===== src/rtl/shdw_route_pick.sv =====
// Module: turns the window, direction and enables into a one-hot route.
// Assumes seg_on already includes the expansion-area master gate.
module shdw_route_pick
    import shdw_pkg::*;
(
    input  win_e   win,
    input  logic   is_write,
    input  logic   seg_on,
    input  logic   bios_rd_en,
    input  logic   wr_protect,
    input  logic   smram_en,
    output route_t route
);

    localparam route_t R_INT = '{internal: 1'b1, external: 1'b0, unclaimed: 1'b0};
    localparam route_t R_EXT = '{internal: 1'b0, external: 1'b1, unclaimed: 1'b0};
    localparam route_t R_UNC = '{internal: 1'b0, external: 1'b0, unclaimed: 1'b1};

    // Choose the destination for each window and direction.
    always_comb begin
        unique case (win)
            WIN_SMRAM: route = smram_en ? R_INT : R_UNC;
            WIN_BIOS: begin
                if (is_write) route = wr_protect ? R_EXT : R_INT;
                else          route = bios_rd_en ? R_INT : R_EXT;
            end
            WIN_XROM: begin
                if (!seg_on)                     route = R_EXT;
                else if (is_write && wr_protect) route = R_EXT;
                else                             route = R_INT;
            end
            default:  route = R_UNC;
        endcase
    end

    // Check the SMRAM window and the enabled-segment read path.
    always_comb begin
        if (win == WIN_SMRAM && !smram_en) begin
            p_smram_off_r2: assert (route.unclaimed)
                else $error("SMRAM window claimed while disabled");
        end
        if (win == WIN_SMRAM && smram_en) begin
            p_smram_on_r1: assert (route.internal)
                else $error("SMRAM window not internal while enabled");
        end
        if (win == WIN_XROM && seg_on && !is_write) begin
            p_seg_read_r8: assert (route.internal)
                else $error("enabled segment read not internal");
        end
    end

endmodule


===== src/rtl/shdw_region_decode.sv =====
// Module (top): upper-memory shadow and SMRAM router. It is purely
// combinational. Assumes the address is a byte address of ADDR_W bits
// whose top six bits select the window and the 16 KB segment.
module shdw_region_decode
    import shdw_pkg::*;
#(
    parameter int unsigned ADDR_W = 20
) (
    input  logic [ADDR_W-1:0] mem_addr,
    input  logic              is_write,
    input  logic [7:0]        xrom_ctl,
    input  logic [7:0]        bios_ctl,
    input  logic              smram_en,
    output logic              route_int,
    output logic              route_ext,
    output logic              route_none
);

    localparam int unsigned HI_W  = WIN_SEL_W + SEG_SEL_W;
    localparam int unsigned LO_W  = ADDR_W - HI_W;
    localparam int unsigned RD_EN = 7;
    localparam int unsigned WP    = 6;

    win_e                 win;
    logic [SEG_SEL_W-1:0] seg_idx;
    logic                 seg_on;
    route_t               route;
    logic                 unused_bits;

    // Bits inside a segment and the spare BIOS control bits do not take part.
    assign unused_bits = ^{mem_addr[LO_W-1:0], bios_ctl[5:0]};

    shdw_window_classify u_classify (
        .addr_hi (mem_addr[ADDR_W-1 -: HI_W]),
        .win     (win),
        .seg_idx (seg_idx)
    );

    shdw_segment_select u_segsel (
        .xrom_ctl (xrom_ctl),
        .seg_idx  (seg_idx),
        .seg_on   (seg_on)
    );

    shdw_route_pick u_pick (
        .win        (win),
        .is_write   (is_write),
        .seg_on     (seg_on),
        .bios_rd_en (bios_ctl[RD_EN]),
        .wr_protect (bios_ctl[WP]),
        .smram_en   (smram_en),
        .route      (route)
    );

    // Drive the three port flags from the packed route.
    assign route_int  = route.internal;
    assign route_ext  = route.external;
    assign route_none = route.unclaimed;

    // Check the port-level routing rules.
    always_comb begin
        p_one_route_r9: assert ($onehot({route_int, route_ext, route_none}))
            else $error("route flags not one-hot");
        if (mem_addr[ADDR_W-1 -: WIN_SEL_W] == SEL_XROM && !xrom_ctl[0]) begin
            p_gate_closed_r5: assert (route_ext)
                else $error("gated expansion access not external");
        end
        if (is_write && bios_ctl[WP] && mem_addr[ADDR_W-1 -: WIN_SEL_W] == SEL_BIOS) begin
            p_bios_wp_r4: assert (route_ext)
                else $error("protected BIOS write not external");
        end
        if (mem_addr[ADDR_W-1] == 1'b0) begin
            p_low_unclaimed_r2: assert (route_none)
                else $error("low address claimed");
        end
    end

endmodule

## How to complete this task
Locate all lines in the listing above with the word "expansion" and copy them.

## Output for this exercise
// Assumes seg_on already includes the expansion-area master gate.
                else $error("gated expansion access not external");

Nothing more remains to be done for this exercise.